**STUDY MATERIAL**:
◇ ◇ ◇ ◇ ◇

$ cat src/rtl/rc4_phase_sequencer.sv
// Sequences the RC4 INIT, SHUFFLE and DECRYPT engines and owns the
// single-port S-RAM write port, muxing it to whichever engine is running.
module rc4_phase_sequencer #(
    parameter int RAM_WIDTH      = 8,
    parameter int RAM_LENGTH     = 8,
    parameter int TIMEOUT_CYCLES = 4096
) (
    input  logic                  clk,
    input  logic                  reset,
    input  logic                  start,
    input  logic                  abort,
    output logic                  busy,
    output logic                  done,
    output logic                  error,
    output logic [1:0]            phase,
    output logic                  init_start,
    output logic                  shuf_start,
    output logic                  dec_start,
    input  logic                  init_finished,
    input  logic                  shuf_finished,
    input  logic                  dec_finished,
    input  logic                  init_we,
    input  logic [RAM_LENGTH-1:0] init_addr,
    input  logic [RAM_WIDTH-1:0]  init_din,
    input  logic                  shuf_we,
    input  logic [RAM_LENGTH-1:0] shuf_addr,
    input  logic [RAM_WIDTH-1:0]  shuf_din,
    input  logic                  dec_we,
    input  logic [RAM_LENGTH-1:0] dec_addr,
    input  logic [RAM_WIDTH-1:0]  dec_din,
    output logic                  ram_we,
    output logic [RAM_LENGTH-1:0] ram_addr,
    output logic [RAM_WIDTH-1:0]  ram_din
);

    typedef enum logic [3:0] {
        S_IDLE,
        S_INIT_GO,
        S_INIT_RUN,
        S_SHUF_GO,
        S_SHUF_RUN,
        S_DEC_GO,
        S_DEC_RUN,
        S_DONE,
        S_ERROR
    } state_t;

    localparam int CW = $clog2(TIMEOUT_CYCLES + 1);
    localparam logic [CW-1:0] TO_LAST = CW'(TIMEOUT_CYCLES - 1);

    state_t        state_q, state_d;
    logic [CW-1:0] cnt_q, cnt_d;
    logic          fin_prev_q, fin_prev_d;
    logic          busy_q, busy_d;
    logic          done_q, done_d;
    logic          error_q, error_d;
    logic [1:0]    phase_q, phase_d;
    logic          init_start_q, init_start_d;
    logic          shuf_start_q, shuf_start_d;
    logic          dec_start_q, dec_start_d;

    logic fin_sel;
    logic fin_edge;
    logic timed_out;

    // Finish line of the engine owning the current phase (GO and RUN).
    always_comb begin
        fin_sel = 1'b0;
        case (state_q)
            S_INIT_GO, S_INIT_RUN: fin_sel = init_finished;
            S_SHUF_GO, S_SHUF_RUN: fin_sel = shuf_finished;
            S_DEC_GO,  S_DEC_RUN:  fin_sel = dec_finished;
            default:               fin_sel = 1'b0;
        endcase
    end

    // Sampling the level during GO makes a finish already high on entry stale.
    assign fin_prev_d = fin_sel;
    assign fin_edge   = fin_sel & ~fin_prev_q;
    assign timed_out  = (cnt_q >= TO_LAST);

    always_comb begin
        state_d = state_q;
        cnt_d   = '0;
        if (abort) begin
            state_d = S_IDLE;
        end else begin
            case (state_q)
                S_IDLE, S_DONE, S_ERROR: begin
                    if (start) state_d = S_INIT_GO;
                end
                S_INIT_GO: begin
                    state_d = S_INIT_RUN;
                    cnt_d   = CW'(1);
                end
                S_SHUF_GO: begin
                    state_d = S_SHUF_RUN;
                    cnt_d   = CW'(1);
                end
                S_DEC_GO: begin
                    state_d = S_DEC_RUN;
                    cnt_d   = CW'(1);
                end
                S_INIT_RUN, S_SHUF_RUN, S_DEC_RUN: begin
                    if (fin_edge) begin
                        case (state_q)
                            S_INIT_RUN: state_d = S_SHUF_GO;
                            S_SHUF_RUN: state_d = S_DEC_GO;
                            default:    state_d = S_DONE;
                        endcase
                    end else if (timed_out) begin
                        state_d = S_ERROR;
                    end else begin
                        cnt_d = cnt_q + 1'b1;
                    end
                end
                default: state_d = S_IDLE;
            endcase
        end
    end

    // Outputs are decoded from the next state so they are registered.
    always_comb begin
        busy_d       = 1'b0;
        done_d       = 1'b0;
        error_d      = 1'b0;
        phase_d      = 2'd0;
        init_start_d = 1'b0;
        shuf_start_d = 1'b0;
        dec_start_d  = 1'b0;
        case (state_d)
            S_INIT_GO: begin
                busy_d       = 1'b1;
                phase_d      = 2'd1;
                init_start_d = 1'b1;
            end
            S_INIT_RUN: begin
                busy_d  = 1'b1;
                phase_d = 2'd1;
            end
            S_SHUF_GO: begin
                busy_d       = 1'b1;
                phase_d      = 2'd2;
                shuf_start_d = 1'b1;
            end
            S_SHUF_RUN: begin
                busy_d  = 1'b1;
                phase_d = 2'd2;
            end
            S_DEC_GO: begin
                busy_d      = 1'b1;
                phase_d     = 2'd3;
                dec_start_d = 1'b1;
            end
            S_DEC_RUN: begin
                busy_d  = 1'b1;
                phase_d = 2'd3;
            end
            S_DONE:  done_d  = 1'b1;
            S_ERROR: error_d = 1'b1;
            default: ;
        endcase
    end

    always_ff @(posedge clk or posedge reset) begin
        if (reset) begin
            state_q      <= S_IDLE;
            cnt_q        <= '0;
            fin_prev_q   <= 1'b0;
            busy_q       <= 1'b0;
            done_q       <= 1'b0;
            error_q      <= 1'b0;
            phase_q      <= 2'd0;
            init_start_q <= 1'b0;
            shuf_start_q <= 1'b0;
            dec_start_q  <= 1'b0;
        end else begin
            state_q      <= state_d;
            cnt_q        <= cnt_d;
            fin_prev_q   <= fin_prev_d;
            busy_q       <= busy_d;
            done_q       <= done_d;
            error_q      <= error_d;
            phase_q      <= phase_d;
            init_start_q <= init_start_d;
            shuf_start_q <= shuf_start_d;
            dec_start_q  <= dec_start_d;
        end
    end

    // Zero-latency port mux; abort and the finishing edge silence writes at once.
    always_comb begin
        ram_we   = 1'b0;
        ram_addr = '0;
        ram_din  = '0;
        if (!abort) begin
            case (state_q)
                S_INIT_RUN: begin
                    ram_we   = init_we & ~fin_edge;
                    ram_addr = init_addr;
                    ram_din  = init_din;
                end
                S_SHUF_RUN: begin
                    ram_we   = shuf_we & ~fin_edge;
                    ram_addr = shuf_addr;
                    ram_din  = shuf_din;
                end
                S_DEC_RUN: begin
                    ram_we   = dec_we & ~fin_edge;
                    ram_addr = dec_addr;
                    ram_din  = dec_din;
                end
                default: ;
            endcase
        end
    end

    assign busy       = busy_q;
    assign done       = done_q;
    assign error      = error_q;
    assign phase      = phase_q;
    assign init_start = init_start_q;
    assign shuf_start = shuf_start_q;
    assign dec_start  = dec_start_q;

endmodule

◇ ◇ ◇ ◇ ◇

**WHAT IS REQUIRED**:
Restate the records above word for word.

**WRITTEN SOLUTION**:
$ cat src/rtl/rc4_phase_sequencer.sv
// Sequences the RC4 INIT, SHUFFLE and DECRYPT engines and owns the
// single-port S-RAM write port, muxing it to whichever engine is running.
module rc4_phase_sequencer #(
    parameter int RAM_WIDTH      = 8,
    parameter int RAM_LENGTH     = 8,
    parameter int TIMEOUT_CYCLES = 4096
) (
    input  logic                  clk,
    input  logic                  reset,
    input  logic                  start,
    input  logic                  abort,
    output logic                  busy,
    output logic                  done,
    output logic                  error,
    output logic [1:0]            phase,
    output logic                  init_start,
    output logic                  shuf_start,
    output logic                  dec_start,
    input  logic                  init_finished,
    input  logic                  shuf_finished,
    input  logic                  dec_finished,
    input  logic                  init_we,
    input  logic [RAM_LENGTH-1:0] init_addr,
    input  logic [RAM_WIDTH-1:0]  init_din,
    input  logic                  shuf_we,
    input  logic [RAM_LENGTH-1:0] shuf_addr,
    input  logic [RAM_WIDTH-1:0]  shuf_din,
    input  logic                  dec_we,
    input  logic [RAM_LENGTH-1:0] dec_addr,
    input  logic [RAM_WIDTH-1:0]  dec_din,
    output logic                  ram_we,
    output logic [RAM_LENGTH-1:0] ram_addr,
    output logic [RAM_WIDTH-1:0]  ram_din
);

    typedef enum logic [3:0] {
        S_IDLE,
        S_INIT_GO,
        S_INIT_RUN,
        S_SHUF_GO,
        S_SHUF_RUN,
        S_DEC_GO,
        S_DEC_RUN,
        S_DONE,
        S_ERROR
    } state_t;

    localparam int CW = $clog2(TIMEOUT_CYCLES + 1);
    localparam logic [CW-1:0] TO_LAST = CW'(TIMEOUT_CYCLES - 1);

    state_t        state_q, state_d;
    logic [CW-1:0] cnt_q, cnt_d;
    logic          fin_prev_q, fin_prev_d;
    logic          busy_q, busy_d;
    logic          done_q, done_d;
    logic          error_q, error_d;
    logic [1:0]    phase_q, phase_d;
    logic          init_start_q, init_start_d;
    logic          shuf_start_q, shuf_start_d;
    logic          dec_start_q, dec_start_d;

    logic fin_sel;
    logic fin_edge;
    logic timed_out;

    // Finish line of the engine owning the current phase (GO and RUN).
    always_comb begin
        fin_sel = 1'b0;
        case (state_q)
            S_INIT_GO, S_INIT_RUN: fin_sel = init_finished;
            S_SHUF_GO, S_SHUF_RUN: fin_sel = shuf_finished;
            S_DEC_GO,  S_DEC_RUN:  fin_sel = dec_finished;
            default:               fin_sel = 1'b0;
        endcase
    end

    // Sampling the level during GO makes a finish already high on entry stale.
    assign fin_prev_d = fin_sel;
    assign fin_edge   = fin_sel & ~fin_prev_q;
    assign timed_out  = (cnt_q >= TO_LAST);

    always_comb begin
        state_d = state_q;
        cnt_d   = '0;
        if (abort) begin
            state_d = S_IDLE;
        end else begin
            case (state_q)
                S_IDLE, S_DONE, S_ERROR: begin
                    if (start) state_d = S_INIT_GO;
                end
                S_INIT_GO: begin
                    state_d = S_INIT_RUN;
                    cnt_d   = CW'(1);
                end
                S_SHUF_GO: begin
                    state_d = S_SHUF_RUN;
                    cnt_d   = CW'(1);
                end
                S_DEC_GO: begin
                    state_d = S_DEC_RUN;
                    cnt_d   = CW'(1);
                end
                S_INIT_RUN, S_SHUF_RUN, S_DEC_RUN: begin
                    if (fin_edge) begin
                        case (state_q)
                            S_INIT_RUN: state_d = S_SHUF_GO;
                            S_SHUF_RUN: state_d = S_DEC_GO;
                            default:    state_d = S_DONE;
                        endcase
                    end else if (timed_out) begin
                        state_d = S_ERROR;
                    end else begin
                        cnt_d = cnt_q + 1'b1;
                    end
                end
                default: state_d = S_IDLE;
            endcase
        end
    end

    // Outputs are decoded from the next state so they are registered.
    always_comb begin
        busy_d       = 1'b0;
        done_d       = 1'b0;
        error_d      = 1'b0;
        phase_d      = 2'd0;
        init_start_d = 1'b0;
        shuf_start_d = 1'b0;
        dec_start_d  = 1'b0;
        case (state_d)
            S_INIT_GO: begin
                busy_d       = 1'b1;
                phase_d      = 2'd1;
                init_start_d = 1'b1;
            end
            S_INIT_RUN: begin
                busy_d  = 1'b1;
                phase_d = 2'd1;
            end
            S_SHUF_GO: begin
                busy_d       = 1'b1;
                phase_d      = 2'd2;
                shuf_start_d = 1'b1;
            end
            S_SHUF_RUN: begin
                busy_d  = 1'b1;
                phase_d = 2'd2;
            end
            S_DEC_GO: begin
                busy_d      = 1'b1;
                phase_d     = 2'd3;
                dec_start_d = 1'b1;
            end
            S_DEC_RUN: begin
                busy_d  = 1'b1;
                phase_d = 2'd3;
            end
            S_DONE:  done_d  = 1'b1;
            S_ERROR: error_d = 1'b1;
            default: ;
        endcase
    end

    always_ff @(posedge clk or posedge reset) begin
        if (reset) begin
            state_q      <= S_IDLE;
            cnt_q        <= '0;
            fin_prev_q   <= 1'b0;
            busy_q       <= 1'b0;
            done_q       <= 1'b0;
            error_q      <= 1'b0;
            phase_q      <= 2'd0;
            init_start_q <= 1'b0;
            shuf_start_q <= 1'b0;
            dec_start_q  <= 1'b0;
        end else begin
            state_q      <= state_d;
            cnt_q        <= cnt_d;
            fin_prev_q   <= fin_prev_d;
            busy_q       <= busy_d;
            done_q       <= done_d;
            error_q      <= error_d;
            phase_q      <= phase_d;
            init_start_q <= init_start_d;
            shuf_start_q <= shuf_start_d;
            dec_start_q  <= dec_start_d;
        end
    end

    // Zero-latency port mux; abort and the finishing edge silence writes at once.
    always_comb begin
        ram_we   = 1'b0;
        ram_addr = '0;
        ram_din  = '0;
        if (!abort) begin
            case (state_q)
                S_INIT_RUN: begin
                    ram_we   = init_we & ~fin_edge;
                    ram_addr = init_addr;
                    ram_din  = init_din;
                end
                S_SHUF_RUN: begin
                    ram_we   = shuf_we & ~fin_edge;
                    ram_addr = shuf_addr;
                    ram_din  = shuf_din;
                end
                S_DEC_RUN: begin
                    ram_we   = dec_we & ~fin_edge;
                    ram_addr = dec_addr;
                    ram_din  = dec_din;
                end
                default: ;
            endcase
        end
    end

    assign busy       = busy_q;
    assign done       = done_q;
    assign error      = error_q;
    assign phase      = phase_q;
    assign init_start = init_start_q;
    assign shuf_start = shuf_start_q;
    assign dec_start  = dec_start_q;

endmodule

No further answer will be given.